(Task goal): Extract each line from the entries below that has the string "plus" in it.
----- Supplied entries -----
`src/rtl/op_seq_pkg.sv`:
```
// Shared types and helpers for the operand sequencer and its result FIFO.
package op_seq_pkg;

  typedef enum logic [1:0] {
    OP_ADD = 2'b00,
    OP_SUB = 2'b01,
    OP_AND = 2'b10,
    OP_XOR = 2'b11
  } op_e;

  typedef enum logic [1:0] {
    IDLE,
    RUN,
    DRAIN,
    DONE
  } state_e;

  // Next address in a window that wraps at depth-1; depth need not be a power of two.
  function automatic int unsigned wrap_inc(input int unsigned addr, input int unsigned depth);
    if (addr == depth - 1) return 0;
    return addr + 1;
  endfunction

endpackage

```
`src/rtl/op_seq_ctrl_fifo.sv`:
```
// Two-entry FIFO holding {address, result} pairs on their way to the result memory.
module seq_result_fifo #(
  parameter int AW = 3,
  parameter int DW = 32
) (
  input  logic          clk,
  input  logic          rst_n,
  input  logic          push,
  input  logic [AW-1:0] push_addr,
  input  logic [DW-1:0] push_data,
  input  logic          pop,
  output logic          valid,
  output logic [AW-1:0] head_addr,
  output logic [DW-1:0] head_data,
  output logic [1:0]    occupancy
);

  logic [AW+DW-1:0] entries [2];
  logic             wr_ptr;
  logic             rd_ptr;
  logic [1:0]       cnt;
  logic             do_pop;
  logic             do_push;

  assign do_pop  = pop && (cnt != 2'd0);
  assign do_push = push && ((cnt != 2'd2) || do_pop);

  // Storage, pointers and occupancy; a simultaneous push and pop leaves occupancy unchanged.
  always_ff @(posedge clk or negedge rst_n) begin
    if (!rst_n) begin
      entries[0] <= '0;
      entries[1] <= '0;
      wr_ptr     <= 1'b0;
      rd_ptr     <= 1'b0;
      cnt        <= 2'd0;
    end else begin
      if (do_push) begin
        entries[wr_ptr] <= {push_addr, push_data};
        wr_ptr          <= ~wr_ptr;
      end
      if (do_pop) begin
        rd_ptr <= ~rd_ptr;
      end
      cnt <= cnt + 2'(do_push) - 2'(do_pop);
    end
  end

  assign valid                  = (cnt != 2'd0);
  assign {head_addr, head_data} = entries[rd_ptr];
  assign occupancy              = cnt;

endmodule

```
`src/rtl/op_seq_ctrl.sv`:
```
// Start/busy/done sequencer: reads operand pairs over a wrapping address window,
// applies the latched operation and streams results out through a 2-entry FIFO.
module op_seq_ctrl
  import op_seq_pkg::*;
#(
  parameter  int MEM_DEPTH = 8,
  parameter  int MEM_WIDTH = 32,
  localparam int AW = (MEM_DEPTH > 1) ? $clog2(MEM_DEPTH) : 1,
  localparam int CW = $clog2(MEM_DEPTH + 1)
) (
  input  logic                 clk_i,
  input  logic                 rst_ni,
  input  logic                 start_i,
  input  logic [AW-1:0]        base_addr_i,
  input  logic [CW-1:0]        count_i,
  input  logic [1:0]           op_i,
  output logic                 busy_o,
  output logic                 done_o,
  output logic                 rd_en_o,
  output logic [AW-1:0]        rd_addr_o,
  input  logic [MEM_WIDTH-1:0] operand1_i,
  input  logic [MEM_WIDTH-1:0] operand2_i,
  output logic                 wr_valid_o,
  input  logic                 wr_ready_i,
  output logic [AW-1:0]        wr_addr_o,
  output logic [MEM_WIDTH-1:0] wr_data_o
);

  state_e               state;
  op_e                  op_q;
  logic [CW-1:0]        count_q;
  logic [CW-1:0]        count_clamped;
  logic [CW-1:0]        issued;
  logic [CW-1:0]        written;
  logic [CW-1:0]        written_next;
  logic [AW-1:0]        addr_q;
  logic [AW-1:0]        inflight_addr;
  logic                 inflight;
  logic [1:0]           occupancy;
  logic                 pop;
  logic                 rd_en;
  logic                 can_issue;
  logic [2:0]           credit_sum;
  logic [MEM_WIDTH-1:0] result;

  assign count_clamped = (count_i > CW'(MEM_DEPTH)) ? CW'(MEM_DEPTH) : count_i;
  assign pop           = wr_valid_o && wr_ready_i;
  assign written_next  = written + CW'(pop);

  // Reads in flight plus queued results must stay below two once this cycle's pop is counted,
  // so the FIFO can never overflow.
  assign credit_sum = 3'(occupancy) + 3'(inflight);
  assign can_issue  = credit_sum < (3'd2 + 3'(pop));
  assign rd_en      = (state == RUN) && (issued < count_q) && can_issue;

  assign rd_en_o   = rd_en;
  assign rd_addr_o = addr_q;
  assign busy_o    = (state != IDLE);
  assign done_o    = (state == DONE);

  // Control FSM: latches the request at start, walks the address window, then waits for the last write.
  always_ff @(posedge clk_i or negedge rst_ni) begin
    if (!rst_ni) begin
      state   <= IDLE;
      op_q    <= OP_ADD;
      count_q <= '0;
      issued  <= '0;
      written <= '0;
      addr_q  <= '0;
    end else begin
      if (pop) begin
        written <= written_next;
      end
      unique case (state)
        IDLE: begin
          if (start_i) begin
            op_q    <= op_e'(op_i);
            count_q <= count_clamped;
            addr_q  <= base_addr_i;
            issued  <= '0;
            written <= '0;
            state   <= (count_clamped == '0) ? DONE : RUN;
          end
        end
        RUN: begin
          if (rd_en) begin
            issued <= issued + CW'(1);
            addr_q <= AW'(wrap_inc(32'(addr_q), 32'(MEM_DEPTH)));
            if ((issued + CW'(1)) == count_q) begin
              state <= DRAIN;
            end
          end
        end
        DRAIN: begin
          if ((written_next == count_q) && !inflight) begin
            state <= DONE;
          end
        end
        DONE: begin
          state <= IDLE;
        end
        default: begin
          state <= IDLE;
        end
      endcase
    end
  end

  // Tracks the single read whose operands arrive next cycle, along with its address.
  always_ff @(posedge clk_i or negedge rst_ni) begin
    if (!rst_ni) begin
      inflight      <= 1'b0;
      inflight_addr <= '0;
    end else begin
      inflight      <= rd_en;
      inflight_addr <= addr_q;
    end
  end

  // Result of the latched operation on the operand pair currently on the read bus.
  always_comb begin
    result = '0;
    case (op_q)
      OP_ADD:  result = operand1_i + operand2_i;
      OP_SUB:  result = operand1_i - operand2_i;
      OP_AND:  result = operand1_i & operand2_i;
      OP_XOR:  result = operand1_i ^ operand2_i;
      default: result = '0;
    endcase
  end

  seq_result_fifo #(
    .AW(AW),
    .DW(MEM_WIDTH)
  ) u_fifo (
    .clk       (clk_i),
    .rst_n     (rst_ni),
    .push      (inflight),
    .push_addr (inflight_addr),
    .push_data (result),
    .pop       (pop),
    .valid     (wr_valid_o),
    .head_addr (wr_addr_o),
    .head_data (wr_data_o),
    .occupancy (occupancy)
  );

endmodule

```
-----
----- Supplied entries -----
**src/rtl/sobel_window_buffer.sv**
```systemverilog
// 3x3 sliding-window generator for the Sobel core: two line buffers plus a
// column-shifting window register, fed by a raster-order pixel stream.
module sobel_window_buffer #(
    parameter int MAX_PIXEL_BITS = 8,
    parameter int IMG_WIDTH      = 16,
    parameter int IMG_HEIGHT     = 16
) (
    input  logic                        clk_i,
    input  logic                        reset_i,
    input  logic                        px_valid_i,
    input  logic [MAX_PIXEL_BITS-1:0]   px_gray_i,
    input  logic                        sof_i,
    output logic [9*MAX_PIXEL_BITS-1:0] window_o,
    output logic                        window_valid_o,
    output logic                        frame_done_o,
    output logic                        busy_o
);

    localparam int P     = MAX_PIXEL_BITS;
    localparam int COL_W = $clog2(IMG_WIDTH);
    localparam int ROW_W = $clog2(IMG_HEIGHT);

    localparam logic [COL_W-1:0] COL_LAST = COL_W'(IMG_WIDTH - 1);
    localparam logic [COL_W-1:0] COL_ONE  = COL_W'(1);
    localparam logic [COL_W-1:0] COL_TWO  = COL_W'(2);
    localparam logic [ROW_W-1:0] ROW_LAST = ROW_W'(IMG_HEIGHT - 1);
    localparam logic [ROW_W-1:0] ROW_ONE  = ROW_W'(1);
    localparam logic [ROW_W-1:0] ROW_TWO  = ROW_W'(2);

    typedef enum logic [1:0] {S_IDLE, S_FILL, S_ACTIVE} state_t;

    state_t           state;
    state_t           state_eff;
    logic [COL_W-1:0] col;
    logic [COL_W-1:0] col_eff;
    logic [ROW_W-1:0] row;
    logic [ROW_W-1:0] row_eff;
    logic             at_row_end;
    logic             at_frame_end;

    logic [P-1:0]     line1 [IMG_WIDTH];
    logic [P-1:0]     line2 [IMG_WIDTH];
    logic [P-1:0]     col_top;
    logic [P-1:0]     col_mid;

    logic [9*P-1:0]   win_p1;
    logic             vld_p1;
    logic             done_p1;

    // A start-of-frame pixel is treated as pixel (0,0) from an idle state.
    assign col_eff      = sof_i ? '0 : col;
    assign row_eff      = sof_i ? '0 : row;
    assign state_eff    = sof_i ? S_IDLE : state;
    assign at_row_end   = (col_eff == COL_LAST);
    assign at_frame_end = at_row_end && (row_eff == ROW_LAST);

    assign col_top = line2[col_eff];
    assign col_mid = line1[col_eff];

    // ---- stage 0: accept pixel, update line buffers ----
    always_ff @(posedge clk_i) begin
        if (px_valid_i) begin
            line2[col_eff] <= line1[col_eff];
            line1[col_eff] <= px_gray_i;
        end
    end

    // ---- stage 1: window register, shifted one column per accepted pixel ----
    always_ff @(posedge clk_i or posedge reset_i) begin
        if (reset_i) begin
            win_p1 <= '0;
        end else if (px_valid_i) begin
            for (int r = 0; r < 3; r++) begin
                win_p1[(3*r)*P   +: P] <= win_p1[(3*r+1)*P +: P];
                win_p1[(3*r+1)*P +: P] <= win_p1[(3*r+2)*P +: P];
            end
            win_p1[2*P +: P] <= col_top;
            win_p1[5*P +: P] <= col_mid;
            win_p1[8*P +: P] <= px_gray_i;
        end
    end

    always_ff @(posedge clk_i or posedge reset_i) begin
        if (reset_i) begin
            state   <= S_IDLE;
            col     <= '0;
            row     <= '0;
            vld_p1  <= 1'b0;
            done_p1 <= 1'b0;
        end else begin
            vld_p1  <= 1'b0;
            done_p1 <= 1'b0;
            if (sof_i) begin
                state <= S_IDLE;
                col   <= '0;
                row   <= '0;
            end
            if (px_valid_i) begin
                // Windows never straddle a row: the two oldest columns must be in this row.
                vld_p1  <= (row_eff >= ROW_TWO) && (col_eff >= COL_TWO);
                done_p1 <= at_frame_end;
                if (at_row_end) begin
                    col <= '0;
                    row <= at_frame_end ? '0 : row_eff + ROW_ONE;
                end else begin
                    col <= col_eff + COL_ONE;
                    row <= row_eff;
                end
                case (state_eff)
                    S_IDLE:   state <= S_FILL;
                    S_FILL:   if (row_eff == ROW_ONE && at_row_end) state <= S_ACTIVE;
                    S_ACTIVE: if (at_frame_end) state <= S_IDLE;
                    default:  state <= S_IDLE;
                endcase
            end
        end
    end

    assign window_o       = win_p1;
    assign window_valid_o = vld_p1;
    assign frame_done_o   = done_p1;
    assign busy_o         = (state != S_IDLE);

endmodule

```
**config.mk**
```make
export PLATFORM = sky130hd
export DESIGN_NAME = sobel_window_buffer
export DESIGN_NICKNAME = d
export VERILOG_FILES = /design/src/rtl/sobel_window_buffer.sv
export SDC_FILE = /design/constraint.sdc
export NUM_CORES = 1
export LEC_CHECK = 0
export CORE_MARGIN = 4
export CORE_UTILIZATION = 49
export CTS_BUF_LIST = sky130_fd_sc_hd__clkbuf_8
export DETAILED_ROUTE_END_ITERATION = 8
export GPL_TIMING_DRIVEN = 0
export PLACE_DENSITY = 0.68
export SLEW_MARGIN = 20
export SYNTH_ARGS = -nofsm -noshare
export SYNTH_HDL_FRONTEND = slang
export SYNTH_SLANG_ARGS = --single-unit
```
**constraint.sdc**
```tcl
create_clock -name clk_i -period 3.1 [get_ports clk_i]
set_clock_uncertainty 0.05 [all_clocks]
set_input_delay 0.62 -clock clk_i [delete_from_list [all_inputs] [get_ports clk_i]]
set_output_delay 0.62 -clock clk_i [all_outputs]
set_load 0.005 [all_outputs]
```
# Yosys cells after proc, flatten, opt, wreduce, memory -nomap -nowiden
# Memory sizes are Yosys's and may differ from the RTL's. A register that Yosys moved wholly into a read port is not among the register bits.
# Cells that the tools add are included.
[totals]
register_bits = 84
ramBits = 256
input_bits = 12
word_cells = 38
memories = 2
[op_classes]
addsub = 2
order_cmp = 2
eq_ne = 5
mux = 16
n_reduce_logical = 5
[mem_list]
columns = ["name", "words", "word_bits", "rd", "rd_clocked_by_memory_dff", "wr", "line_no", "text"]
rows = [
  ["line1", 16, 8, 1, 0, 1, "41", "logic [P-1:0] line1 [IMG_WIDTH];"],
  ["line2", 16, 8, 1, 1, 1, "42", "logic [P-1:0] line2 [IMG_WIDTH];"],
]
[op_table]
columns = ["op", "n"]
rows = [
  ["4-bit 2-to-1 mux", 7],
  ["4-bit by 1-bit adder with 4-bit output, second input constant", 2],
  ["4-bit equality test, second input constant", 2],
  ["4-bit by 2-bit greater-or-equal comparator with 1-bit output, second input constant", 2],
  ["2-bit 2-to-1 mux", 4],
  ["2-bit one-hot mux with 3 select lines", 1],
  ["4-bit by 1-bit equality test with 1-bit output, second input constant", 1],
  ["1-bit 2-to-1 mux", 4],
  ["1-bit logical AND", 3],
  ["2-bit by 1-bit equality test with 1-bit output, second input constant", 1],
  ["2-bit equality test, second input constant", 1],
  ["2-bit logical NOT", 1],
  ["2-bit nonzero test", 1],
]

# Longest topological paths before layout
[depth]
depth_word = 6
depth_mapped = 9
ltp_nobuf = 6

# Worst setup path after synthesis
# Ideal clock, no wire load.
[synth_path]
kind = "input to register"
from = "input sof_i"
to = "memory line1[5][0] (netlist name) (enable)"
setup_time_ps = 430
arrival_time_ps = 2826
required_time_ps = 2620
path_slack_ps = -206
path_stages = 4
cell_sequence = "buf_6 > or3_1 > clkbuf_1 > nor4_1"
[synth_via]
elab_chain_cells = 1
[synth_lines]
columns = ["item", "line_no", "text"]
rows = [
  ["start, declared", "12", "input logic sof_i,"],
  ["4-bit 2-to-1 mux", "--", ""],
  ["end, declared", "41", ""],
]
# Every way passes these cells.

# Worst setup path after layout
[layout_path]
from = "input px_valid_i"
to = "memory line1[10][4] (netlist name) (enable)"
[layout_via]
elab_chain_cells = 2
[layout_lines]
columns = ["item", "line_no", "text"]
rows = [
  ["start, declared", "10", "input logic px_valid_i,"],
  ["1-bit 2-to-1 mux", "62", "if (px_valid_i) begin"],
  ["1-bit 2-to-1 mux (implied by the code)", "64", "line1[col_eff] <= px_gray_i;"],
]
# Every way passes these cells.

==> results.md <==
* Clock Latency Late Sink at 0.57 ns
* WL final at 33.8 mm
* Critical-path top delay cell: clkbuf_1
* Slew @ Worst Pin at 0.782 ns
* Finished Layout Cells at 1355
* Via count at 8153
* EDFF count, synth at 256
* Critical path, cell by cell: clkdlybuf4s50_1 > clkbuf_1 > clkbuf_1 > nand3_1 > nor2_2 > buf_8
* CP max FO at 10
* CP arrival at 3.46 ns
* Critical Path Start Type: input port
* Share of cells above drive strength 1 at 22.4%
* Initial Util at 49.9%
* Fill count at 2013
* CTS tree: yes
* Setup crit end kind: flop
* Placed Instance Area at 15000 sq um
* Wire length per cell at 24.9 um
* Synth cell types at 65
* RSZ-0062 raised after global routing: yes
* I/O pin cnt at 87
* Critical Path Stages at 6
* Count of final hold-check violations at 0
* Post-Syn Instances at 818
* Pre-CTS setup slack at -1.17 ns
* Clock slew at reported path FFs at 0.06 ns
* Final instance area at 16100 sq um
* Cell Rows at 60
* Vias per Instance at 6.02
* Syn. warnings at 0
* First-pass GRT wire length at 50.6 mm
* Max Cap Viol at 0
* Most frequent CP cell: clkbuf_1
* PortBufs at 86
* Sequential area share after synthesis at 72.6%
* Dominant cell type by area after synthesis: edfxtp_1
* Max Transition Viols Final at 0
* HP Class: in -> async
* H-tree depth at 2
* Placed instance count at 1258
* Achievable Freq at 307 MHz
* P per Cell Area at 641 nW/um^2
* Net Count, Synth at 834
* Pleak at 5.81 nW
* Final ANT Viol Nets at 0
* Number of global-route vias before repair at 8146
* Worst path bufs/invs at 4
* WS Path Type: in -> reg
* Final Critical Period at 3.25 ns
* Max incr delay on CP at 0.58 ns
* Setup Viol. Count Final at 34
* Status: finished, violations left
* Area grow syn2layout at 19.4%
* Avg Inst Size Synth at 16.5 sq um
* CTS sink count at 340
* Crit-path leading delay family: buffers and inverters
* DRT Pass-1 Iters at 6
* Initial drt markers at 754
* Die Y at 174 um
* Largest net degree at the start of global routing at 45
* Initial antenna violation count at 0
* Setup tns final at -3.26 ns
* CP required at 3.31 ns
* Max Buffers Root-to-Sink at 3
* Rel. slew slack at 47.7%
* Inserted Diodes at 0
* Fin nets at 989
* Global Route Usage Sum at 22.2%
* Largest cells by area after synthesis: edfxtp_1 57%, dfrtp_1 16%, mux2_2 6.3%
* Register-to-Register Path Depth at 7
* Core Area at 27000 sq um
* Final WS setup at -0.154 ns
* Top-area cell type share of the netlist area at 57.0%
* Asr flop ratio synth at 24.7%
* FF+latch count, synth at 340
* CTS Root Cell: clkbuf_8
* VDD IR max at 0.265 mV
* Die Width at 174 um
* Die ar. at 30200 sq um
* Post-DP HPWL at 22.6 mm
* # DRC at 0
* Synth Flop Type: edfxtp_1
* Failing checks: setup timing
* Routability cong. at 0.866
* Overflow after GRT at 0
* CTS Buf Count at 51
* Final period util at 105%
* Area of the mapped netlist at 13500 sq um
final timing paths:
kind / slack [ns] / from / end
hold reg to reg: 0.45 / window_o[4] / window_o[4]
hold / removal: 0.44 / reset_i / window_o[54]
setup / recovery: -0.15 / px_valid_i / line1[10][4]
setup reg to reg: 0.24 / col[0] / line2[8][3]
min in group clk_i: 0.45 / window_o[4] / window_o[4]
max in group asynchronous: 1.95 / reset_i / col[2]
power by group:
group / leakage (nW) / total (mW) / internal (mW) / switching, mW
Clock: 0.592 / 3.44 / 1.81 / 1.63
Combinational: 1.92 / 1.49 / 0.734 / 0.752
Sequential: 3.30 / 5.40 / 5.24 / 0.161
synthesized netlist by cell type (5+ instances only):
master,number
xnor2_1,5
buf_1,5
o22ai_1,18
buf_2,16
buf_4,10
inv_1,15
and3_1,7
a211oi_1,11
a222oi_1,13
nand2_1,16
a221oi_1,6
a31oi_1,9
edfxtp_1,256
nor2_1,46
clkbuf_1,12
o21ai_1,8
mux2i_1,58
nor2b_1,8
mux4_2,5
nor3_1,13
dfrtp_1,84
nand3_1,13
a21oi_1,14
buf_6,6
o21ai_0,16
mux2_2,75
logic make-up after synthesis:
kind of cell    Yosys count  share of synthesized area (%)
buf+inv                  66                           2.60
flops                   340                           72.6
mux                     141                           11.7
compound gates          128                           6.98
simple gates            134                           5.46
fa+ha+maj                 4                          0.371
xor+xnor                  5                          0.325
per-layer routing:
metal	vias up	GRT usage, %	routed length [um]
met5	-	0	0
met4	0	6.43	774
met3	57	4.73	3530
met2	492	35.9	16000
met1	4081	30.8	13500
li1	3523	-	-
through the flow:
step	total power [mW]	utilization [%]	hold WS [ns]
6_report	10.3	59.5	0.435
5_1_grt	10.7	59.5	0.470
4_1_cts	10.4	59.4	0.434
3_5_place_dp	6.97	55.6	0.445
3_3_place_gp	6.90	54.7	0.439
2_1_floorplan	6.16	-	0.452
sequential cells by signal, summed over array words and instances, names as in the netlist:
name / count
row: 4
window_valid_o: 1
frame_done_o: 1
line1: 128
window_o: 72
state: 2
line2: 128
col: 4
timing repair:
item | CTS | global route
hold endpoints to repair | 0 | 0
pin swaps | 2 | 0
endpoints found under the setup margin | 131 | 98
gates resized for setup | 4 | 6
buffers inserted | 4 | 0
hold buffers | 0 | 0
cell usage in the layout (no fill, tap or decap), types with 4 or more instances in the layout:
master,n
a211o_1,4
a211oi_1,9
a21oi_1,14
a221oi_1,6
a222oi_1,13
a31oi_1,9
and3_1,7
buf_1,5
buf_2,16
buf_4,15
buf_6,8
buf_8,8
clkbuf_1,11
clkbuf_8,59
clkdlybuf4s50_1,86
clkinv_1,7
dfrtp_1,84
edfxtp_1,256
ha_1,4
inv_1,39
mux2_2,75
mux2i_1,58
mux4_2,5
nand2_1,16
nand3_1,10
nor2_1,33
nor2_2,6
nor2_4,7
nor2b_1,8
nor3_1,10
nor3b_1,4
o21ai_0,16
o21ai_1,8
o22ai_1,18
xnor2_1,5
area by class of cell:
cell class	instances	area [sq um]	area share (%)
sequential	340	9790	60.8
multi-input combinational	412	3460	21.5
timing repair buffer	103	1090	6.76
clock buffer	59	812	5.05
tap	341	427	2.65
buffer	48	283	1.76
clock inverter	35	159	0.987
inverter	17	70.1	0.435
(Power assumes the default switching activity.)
-----
(Task output):
  // Reads in flight plus queued results must stay below two once this cycle's pop is counted,
// 3x3 sliding-window generator for the Sobel core: two line buffers plus a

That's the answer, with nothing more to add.